TASK DETAILS - Write out again the entries from the first line to the line that includes "output logic [WD-1:0]", keeping both of those lines.

-------- RECORDS TO USE

### config.mk
export PLATFORM = sky130hd
export DESIGN_NAME = dendrite
export DESIGN_NICKNAME = d
export VERILOG_FILES = /design/src/rtl/dendrite.sv
export SDC_FILE = /design/constraint.sdc
export NUM_CORES = 1
export LEC_CHECK = 0
export ABC_AREA = 1
export CAP_MARGIN = 15
export CORE_AREA = 2 2 113 87
export DETAILED_ROUTE_END_ITERATION = 10
export DIE_AREA = 0 0 115 89
export GPL_ROUTABILITY_DRIVEN = 0
export PLACE_DENSITY = 0.74
export SLEW_MARGIN = 10
export SYNTH_ARGS = -nofsm -noshare
export SYNTH_HDL_FRONTEND = slang
export SYNTH_SLANG_ARGS = --single-unit
export TNS_END_PERCENT = 30
### constraint.sdc
create_clock -name clk -period 8.8 [get_ports clk]
set_clock_uncertainty 0.2 [all_clocks]
set_input_delay 2.2 -clock clk [delete_from_list [all_inputs] [get_ports clk]]
set_output_delay 2.2 -clock clk [all_outputs]
set_load 0.01 [all_outputs]
### src/rtl/dendrite.sv
// Dendrite accumulation pipeline: adds a signed synaptic weight to a neuron's membrane
// potential at full event rate. Forwarding covers in-flight writes. Optional clamping: DENDRITE_SAT_EN.
module dendrite #(
    parameter int NNW = 12,
    parameter int WD  = 6,
    parameter int WW  = 8,
    parameter int VW  = 16
) (
    input  logic           clk,
    input  logic           rst_n,
    input  logic           axon_sd_vld,
    input  logic [NNW-1:0] axon_sd_vm_addr,
    input  logic [WD-1:0]  axon_sd_wgt_addr,
    output logic           sd_wgt_re,
    output logic [WD-1:0]  sd_wgt_raddr,
    input  logic [WW-1:0]  sd_wgt_rdata,
    output logic           sd_vm_re,
    output logic [NNW-1:0] sd_vm_raddr,
    input  logic [VW-1:0]  sd_vm_rdata,
    output logic           sd_vm_we,
    output logic [NNW-1:0] sd_vm_waddr,
    output logic [VW-1:0]  sd_vm_wdata,
    output logic           sd_busy
);

    logic           s1_vld;
    logic [NNW-1:0] s1_addr;
    logic           s2_vld;
    logic [NNW-1:0] s2_addr;
    logic [VW-1:0]  s2_data;
    logic           s3_vld;
    logic [NNW-1:0] s3_addr;
    logic [VW-1:0]  s3_data;

    logic [VW-1:0]  operand;
    logic [VW-1:0]  wgt_ext;
    logic [VW-1:0]  sum;

    assign sd_wgt_re    = axon_sd_vld;
    assign sd_vm_re     = axon_sd_vld;
    assign sd_wgt_raddr = axon_sd_wgt_addr;
    assign sd_vm_raddr  = axon_sd_vm_addr;

    assign sd_vm_we    = s2_vld;
    assign sd_vm_waddr = s2_addr;
    assign sd_vm_wdata = s2_data;
    assign sd_busy     = s1_vld | s2_vld;

    assign wgt_ext = {{(VW-WW){sd_wgt_rdata[WW-1]}}, sd_wgt_rdata};

    // The memory read for the S1 event was issued before the S2/S3 writes landed,
    // so the youngest in-flight result for the same neuron takes precedence.
    always_comb begin
        operand = sd_vm_rdata;
        if (s2_vld && (s2_addr == s1_addr)) begin
            operand = s2_data;
        end else if (s3_vld && (s3_addr == s1_addr)) begin
            operand = s3_data;
        end
    end

`ifdef DENDRITE_SAT_EN
    logic [VW:0] sum_wide;

    always_comb begin
        sum_wide = {operand[VW-1], operand} + {wgt_ext[VW-1], wgt_ext};
        sum      = sum_wide[VW-1:0];
        if (sum_wide[VW] != sum_wide[VW-1]) begin
            sum = sum_wide[VW] ? {1'b1, {(VW-1){1'b0}}} : {1'b0, {(VW-1){1'b1}}};
        end
    end
`else
    always_comb begin
        sum = operand + wgt_ext;
    end
`endif

    always_ff @(posedge clk or negedge rst_n) begin
        if (!rst_n) begin
            s1_vld  <= 1'b0;
            s1_addr <= '0;
            s2_vld  <= 1'b0;
            s2_addr <= '0;
            s2_data <= '0;
            s3_vld  <= 1'b0;
            s3_addr <= '0;
            s3_data <= '0;
        end else begin
            s1_vld  <= axon_sd_vld;
            s1_addr <= axon_sd_vm_addr;
            s2_vld  <= s1_vld;
            s2_addr <= s1_addr;
            s2_data <= sum;
            s3_vld  <= s2_vld;
            s3_addr <= s2_addr;
            s3_data <= s2_data;
        end
    end

endmodule

# ---- Word level (Yosys, flattened, before mapping)
# Cells that the tools add are included.
dict set report op_classes {
  n_reduce_logical 2
  add_sub_neg 1
  muxes 2
  n_mul 0
  order_cmp 0
  bitwise 1
  shift 0
  div_mod_pow 0
  n_eq_ne 2
}
# operator count
set op_table {}
lappend op_table {{16-bit two-way mux} 2}
lappend op_table {{12-bit equality test} 2}
lappend op_table {{16-bit adder} 1}
lappend op_table {{1-bit logical AND} 2}
lappend op_table {{1-bit bitwise OR} 1}
dict set report totals {
  latch_bits 0
  ramBits 0
  memories 0
  mem_bits_ro 0
  reg_bits 71
  out_inout_bits 50
}

# ---- Longest topological paths before layout
# Gate-level depths: netlist (run 1).
dict set report logic_depth {
  ltp_word 5
  ltp_mapped 20
  mapped_depth_nobuf 19
}

# ---- Worst setup path before layout (run 1)
# Ideal clock, no wire load.
dict set report synth_timing {
  path_type {input to output}
  start {input axon_sd_vm_addr[0]}
  end {output sd_vm_raddr[0]}
  setup_slack_ps 4081
  n_path_buf 1
  t_arrival_ps 2319
  cell_stages 1
  cell_sequence {buf_4}
}
# item line
set synth_lines {}
lappend synth_lines {{start: declaration} 12} ;# input logic [NNW-1:0] axon_sd_vm_addr,
lappend synth_lines {{end: declaration} 18} ;# output logic [NNW-1:0] sd_vm_raddr,
# No word-level cell between the ends.

# ---- Worst setup path in the final report (run 1)
dict set report layout_timing {
  start {input axon_sd_vm_addr[1]}
  end {output sd_vm_raddr[1]}
}
# No word-level cell between the ends.

==> results of run 1 <==
-- cell type report --
type	count	area, µm²
Sequential cell	71	1780
Multi-Input combinational cell	280	1540
Clock buffer	10	229
Inverter	43	161
Fill cell	820	4270
Clock inverter	6	68.8
Tap cell	112	140
Timing Repair Buffer	84	831
-- cells in the mapped netlist (all sizes together) (2+ instances only) --
cell | number | area share [%]
nand2 | 110 | 12
dfrtp | 71 | 48
inv | 43 | 4.4
nor2 | 42 | 5.1
nand3 | 41 | 5.7
buf | 26 | 5.4
ha | 16 | 5.5
a31oi | 15 | 2.6
xor2 | 14 | 3.3
a21oi | 11 | 1.5
o21ai | 10 | 1.5
xnor2 | 7 | 1.9
nand3b | 4 | 0.82
o2111ai | 2 | 0.48
-- worst register-to-register path, stage by stage (launching register included) --
cell,delay (ns)
dfrtp_1,0.43
inv_1,0.07
nand2_1,0.04
nand2_1,0.10
nand3_1,0.13
nor2_4,0.43
nand2_4,0.23
nand2_1,0.11
a31oi_1,0.08
ha_1,0.24
fa_1,0.42
nand3_1,0.10
nand2_1,0.08
nand3_1,0.08
nand2_1,0.14
a21o_1,0.22
nand3_1,0.07
nand2_1,0.06
xor2_1,0.14
-- layer usage --
metal / vias up / part of all wire [%] / track usage, %
met3: 10 / 6.5 / 4.20
met2: 116 / 44 / 25.9
li1: 1475 / - / -
met1: 1442 / 48 / 24.7
met4: 0 / 1.6 / 6.57
met5: - / 0 / 0
-- final timing paths --
path	from	end	cells past startpoint	slack [ns]
max in group asynchronous	rst_n	s3_data[7]	2	5.96
setup reg to reg	s1_addr[8]	sd_vm_wdata[12]	18	5.30
setup / recovery	axon_sd_vm_addr[1]	sd_vm_raddr[1]	2	3.16
min in group asynchronous	rst_n	s1_addr[0]	2	1.87
hold / removal	s1_vld	sd_vm_we	0	0.17
hold reg to reg	s1_vld	sd_vm_we	0	0.17
-- sequential cells by signal (all words and copies together), names as in the netlist --
signal	cells
s3_vld	1
s1_addr	12
s1_vld	1
sd_vm_waddr	12
sd_vm_we	1
s3_addr	12
sd_vm_wdata	16
s3_data	16
-- per-stage QoR --
step	hold slack, ns	util (%)
2_1_floorplan	0.146	-
3_3_place_gp	0.151	49.3
3_5_place_dp	0.155	49.3
4_1_cts	0.168	52.7
5_1_grt	0.173	52.7
6_report	0.166	52.7
-- power groups by stage --
| stage | Clock, µW | Sequential (µW) | Combinational, µW |
|---|---|---|---|
| after CTS | 368 | 393 | 163 |
| after detailed placement | 0 | 398 | 162 |
| after floorplan | 0 | 400 | 75.3 |
| after global routing | 383 | 398 | 178 |
| final | 359 | 393 | 162 |
| after global placement | 0 | 396 | 159 |
-- logic make-up after synthesis --
kind of cell / share of synthesized area [%]
xor gates and xnor gates: 5.21
buffers and inverters: 9.78
adders and majority gates: 6.00
AOI/OAI and AO/OA: 6.41
and+or+nand+nor: 24.2
DFF: 48.4
==> results.md, run 1 <==
* Cts bufs inserted at 9
* Share of cells above drive strength 1 at 7.69%
* Via density at 5.02
* Logic pwr share at 17.8%
* Outcome: finished clean
* Pleak at 0.00232 µW
* DR WL/cell at 14.2 µm
* Post-CTS resize count at 0
* Area after DPL at 4450 µm²
* Syn Nets at 482
* Post-CTS Setup Bufs at 0
* Tcrit/Tclk final at 64.1%
* Die Footprint at 10200 µm²
* Yosys reg bits at 71
* Largest net degree at the start of global routing at 72
* CP Data Required Time at 6.40 ns
* Core area at 9010 µm²
* DP Cell Count at 590
* Critical path arrival at 3.24 ns
* Worst setup EP type: output port
* Ys flop type: dfrtp_1
* Least-Margin Pin Slew at 0.875 ns
* Post-synthesis async set-or-reset flop share at 100%
* Cell Pwr Density at 193 nW/µm²
* Initial antenna violation count at 0
* GRT Overall Usage at 17.4%
* Final worst setup slack at 3.16 ns
* Clk pwr share at 39.3%
* Worst path cell trace: clkdlybuf4s50_1, clkdlybuf4s50_1
* Number of H-tree levels at 3
* Cts hold-fix bufs at 0
* CP Class: in -> out
* Layout area overhead at 29.2%
* Cell Count, Final, Fillers Out at 606
* Cells after synthesis at 420
* Max Clk Rate at 0.177 GHz
* First-pass GRT wire length at 13700 µm
* CTS tree: built
* Final #Nets at 551
* Initial DRC Count at 302
* Clock Latency Late Sink at 0.33 ns
* Peak supply drop at 0.0966 mV
* # IOs at 95
* CP bufs+invs at 2
* Max-cap violations at 0
* Number of synthesized flops with an enable pin at 0
* Worst Hold Class: reg -> reg
* Clk slew on worst S/H paths at 0.06 ns
* Drt total wl at 8590 µm
* RSZ-0062 raised after global routing: false
* Commonest non-fill, non-tap cells in the layout: nand2_1, clkdlybuf4s50_1, dfrtp_1
* Dpl ws at 3.16 ns
* Sink Count at 71
* Sequential Power Share at 43.0%
* Slowest CP cell: clkdlybuf4s50_1
* Finish-stage setup viols at 0
* Final hold violations at 0
* Max FO, Critical Path at 2
* Clock buffer depth at 2
* Syn avg cell area at 8.74 µm²
* Rel. slew slack at 41.6%
* Sw Pwr at 245 µW
* I/O Buffers at 82
* Detail Route Antenna Nets at 0
* Hpwl dp at 6390 µm
* Most frequent cell on the critical path: clkdlybuf4s50_1
* Post-synthesis cell area at 3670 µm²
* Vias in the first global route at 2780
* Period minus WS final at 5.64 ns
* Initial Util at 40.8%
* Synth cell types at 34
* Ant diodes at 0
* CP startpoint kind: input pin
* Design internal power at 669 µW
* Tot Pwr at 914 µW
* Crit-path leading delay family: buffers and inverters
* FP Rows at 30
* Routed via count at 3043
* Die Y-Extent at 89 µm
* Pre-antenna DRT Iters at 6
* Final slew viol count at 0
* Commonest non-fill, non-tap cell in the layout: nand2_1
* Sequential share of the synthesized area at 48.4%
* GR Overflow Total at 0
* Switch share at 26.8%
* Cell area after layout at 4740 µm²
* Crit-path max cell delay at 0.55 ns
* # DRC at 0
* Total Neg Setup Slack at 0 ns
* Ys Warns at 0
* Horiz. Die Dim at 115 µm
* Root Driver: clkbuf_16
Note: power is estimated with default switching activity, not from simulation.
==> inputs of run 2 (changes only) <==
==> constraint.sdc (replaced) <==
create_clock -name clk -period 5.6 [get_ports clk]
set_clock_uncertainty 0.2 [all_clocks]
set_input_delay 1.4 -clock clk [delete_from_list [all_inputs] [get_ports clk]]
set_output_delay 1.4 -clock clk [all_outputs]
set_load 0.01 [all_outputs]
==> run 2 against run 1 <==
Effect of this change:
- core utilization about the same
- global-route usage increased by 0.71 points
- first-iteration DRC count is 17% lower
- worst setup slack got worse by 1.6 ns
- total power is 58% higher
- hold slack got worse by 0.00070 ns
- cell count stayed put
- clock power grew 59%
- non-clock buffer count did not move
- sequential cell count stayed put
- sequential power up 56%
==> results.md, run 2 (same netlist as run 1, synthesis figures left out) <==
* First-pass GRT wire length at 14100 µm (+3.1%)
* Pre-antenna DRT Iters at 5 (-1)
* Crit-path max cell delay at 0.55 ns (about the same)
* Cts bufs inserted at 9 (unchanged)
* Final hold violations at 0 (unchanged)
* Slowest CP cell: clkdlybuf4s50_1
* Hpwl dp at 6590 µm (+3.1%)
* Final #Nets at 551 (unchanged)
* Routed via count at 3050 (+0.23%)
* Hold path startpoint: s1_vld
* Peak supply drop at 0.165 mV (+71%)
* CP startpoint kind: input pin
* Post-CTS resize count at 0 (unchanged)
* CP Data Required Time at 4.00 ns (-2.40 ns)
* Worst setup EP type: output port
* Clock Latency Late Sink at 0.33 ns (about the same)
* Critical path capture point: sd_vm_raddr[1]
* Rel. slew slack at 47.3% (+5.6 points)
* Sink Count at 71 (unchanged)
* Largest net degree at the start of global routing at 38 (-47%)
* Worst path cell trace: clkdlybuf4s50_1, clkdlybuf4s50_1
* FP Rows at 30 (unchanged)
* Critical path arrival at 2.44 ns (-0.80 ns)
* Outcome: finished clean
* Crit-path leading delay family: buffers and inverters
* Area after DPL at 4450 µm² (unchanged)
* CP bufs+invs at 2 (unchanged)
* Vias in the first global route at 2909 (+4.6%)
* Detail Route Antenna Nets at 0 (unchanged)
* DR WL/cell at 14.6 µm (+2.7%)
* Commonest non-fill, non-tap cell in the layout: nand2_1
* # IOs at 95 (unchanged)
* Drt total wl at 8830 µm (+2.7%)
* GRT Overall Usage at 18.1% (+0.71 points)
* WP depth at 2 (unchanged)
* Initial DRC Count at 252 (-17%)
* Max FO, Critical Path at 2 (unchanged)
* Most frequent cell on the critical path: clkdlybuf4s50_1
* CP Class: in -> out
* Total Neg Setup Slack at 0 ns (unchanged)
* Worst Hold Class: reg -> reg
* Core area at 9010 µm² (unchanged)
* Clk slew on worst S/H paths at 0.06 ns (about the same)
* Met2 usage at 27.9% (+2.0 points)
* Final slew viol count at 0 (unchanged)
* Layout area overhead at 29.2% (about the same)
* Tcrit/Tclk final at 72.1%
* Horiz. Die Dim at 115 µm (unchanged)
* Initial Util at 40.8% (unchanged)
* Share of cells above drive strength 1 at 7.49% (-0.20 points)
* Initial antenna violation count at 0 (unchanged)
* RSZ-0062 raised after global routing: false
* Root Driver: clkbuf_16
* Worst Reg2Reg Path Length in Cells at 16 (-2)
* Least-Margin Pin Slew at 0.791 ns (-0.0847 ns)
* Cts hold-fix bufs at 0 (unchanged)
* Max Clk Rate at 0.248 GHz
* Clock buffer depth at 2 (unchanged)
* CP Launch Point: axon_sd_vm_addr[1]
* Commonest non-fill, non-tap cells in the layout: nand2_1, clkdlybuf4s50_1, dfrtp_1
* FF-to-FF End: sd_vm_wdata[12]
* Cell area after layout at 4750 µm² (about the same)
* Cell Pwr Density at 304 nW/µm² (+58%)
* Number of H-tree levels at 3 (unchanged)
* GR Overflow Total at 0 (unchanged)
* Finish-stage setup viols at 0 (unchanged)
* Layer with the highest usage: met2
* Pleak at 0.00232 µW (-0.16%)
* FILL cells at 829 (+1.1%)
* Die Y-Extent at 89 µm (unchanged)
* Core Util, Final at 52.7% (about the same)
* Met3 Resource Use GR at 5.42% (+1.2 points)
* Period minus WS final at 4.04 ns
* Hold Path Cell Cnt at 0 (unchanged)
* Met1 layer usage reported by global route at 24.3% (-0.44 points)
* Die Footprint at 10200 µm² (unchanged)
* I/O Buffers at 82 (unchanged)
* Via density at 5.03 (+0.23%)
* Ant diodes at 0 (unchanged)
* Reg-to-reg slack, setup at 2.07 ns (-3.23 ns)
* CTS tree: built
* RR Startpoint: s1_addr[4]
* Max-cap violations at 0 (unchanged)
* # DRC at 0 (unchanged)
* Post-CTS Setup Bufs at 0 (unchanged)
-- run 2: cell types whose count changed in the layout (fill, tap and decap cells not counted), sizes merged --
cell	change
clkinvlp	+1
clkbuf	+2
clkinv	-3
-- run 2: through the flow --
| step | std cells | total power, µW | hold WS [ns] | setup WS, ns |
|---|---|---|---|---|
| 6_report | 606 | 1440 | 0.165 | 1.56 |
| 5_1_grt | 606 | 1510 | 0.185 | 1.51 |
| 4_1_cts | 606 | 1460 | 0.166 | 1.55 |
| 3_5_place_dp | 590 | 881 | 0.153 | 1.56 |
| 3_3_place_gp | 590 | 873 | 0.150 | 1.57 |
| 2_1_floorplan | 420 | 747 | 0.146 | 2.42 |
-- run 2: area by class of cell --
cell class | count | area, µm² | share of cell area, %
clock buffers | 12 | 246 | 5.19
clock inverters | 4 | 53.8 | 1.13
inverters | 43 | 161 | 3.40
multi-input cells | 280 | 1540 | 32.4
flip-flops and latches | 71 | 1780 | 37.4
well taps | 112 | 140 | 2.95
repair buffers | 84 | 831 | 17.5
-- run 2: power breakdown --
part           switching, µW  internal, µW  leakage [µW]
Combinational            128           129       0.00135
Sequential              40.2           575      0.000827
Clock                    211           359      0.000139
-- run 2: routing by layer --
layer	wire, µm	up-vias	part of all wire [%]
met5	0	-	0
met4	121	0	1.4
met3	714	10	8.1
met2	4070	125	46
met1	3920	1427	44
li1	-	1488	-
-- run 2: how the worst min path moves through the flow --
stage	end	slack, ns
6_report	sd_vm_we	0.16
5_1_grt	sd_vm_we	0.18
4_1_cts	sd_vm_we	0.17
3_5_place_dp	sd_vm_we	0.15
3_3_place_gp	sd_vm_we	0.15
2_1_floorplan	sd_vm_we	0.15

----------------

THE ANSWER -
### config.mk
export PLATFORM = sky130hd
export DESIGN_NAME = dendrite
export DESIGN_NICKNAME = d
export VERILOG_FILES = /design/src/rtl/dendrite.sv
export SDC_FILE = /design/constraint.sdc
export NUM_CORES = 1
export LEC_CHECK = 0
export ABC_AREA = 1
export CAP_MARGIN = 15
export CORE_AREA = 2 2 113 87
export DETAILED_ROUTE_END_ITERATION = 10
export DIE_AREA = 0 0 115 89
export GPL_ROUTABILITY_DRIVEN = 0
export PLACE_DENSITY = 0.74
export SLEW_MARGIN = 10
export SYNTH_ARGS = -nofsm -noshare
export SYNTH_HDL_FRONTEND = slang
export SYNTH_SLANG_ARGS = --single-unit
export TNS_END_PERCENT = 30
### constraint.sdc
create_clock -name clk -period 8.8 [get_ports clk]
set_clock_uncertainty 0.2 [all_clocks]
set_input_delay 2.2 -clock clk [delete_from_list [all_inputs] [get_ports clk]]
set_output_delay 2.2 -clock clk [all_outputs]
set_load 0.01 [all_outputs]
### src/rtl/dendrite.sv
// Dendrite accumulation pipeline: adds a signed synaptic weight to a neuron's membrane
// potential at full event rate. Forwarding covers in-flight writes. Optional clamping: DENDRITE_SAT_EN.
module dendrite #(
    parameter int NNW = 12,
    parameter int WD  = 6,
    parameter int WW  = 8,
    parameter int VW  = 16
) (
    input  logic           clk,
    input  logic           rst_n,
    input  logic           axon_sd_vld,
    input  logic [NNW-1:0] axon_sd_vm_addr,
    input  logic [WD-1:0]  axon_sd_wgt_addr,
    output logic           sd_wgt_re,
    output logic [WD-1:0]  sd_wgt_raddr,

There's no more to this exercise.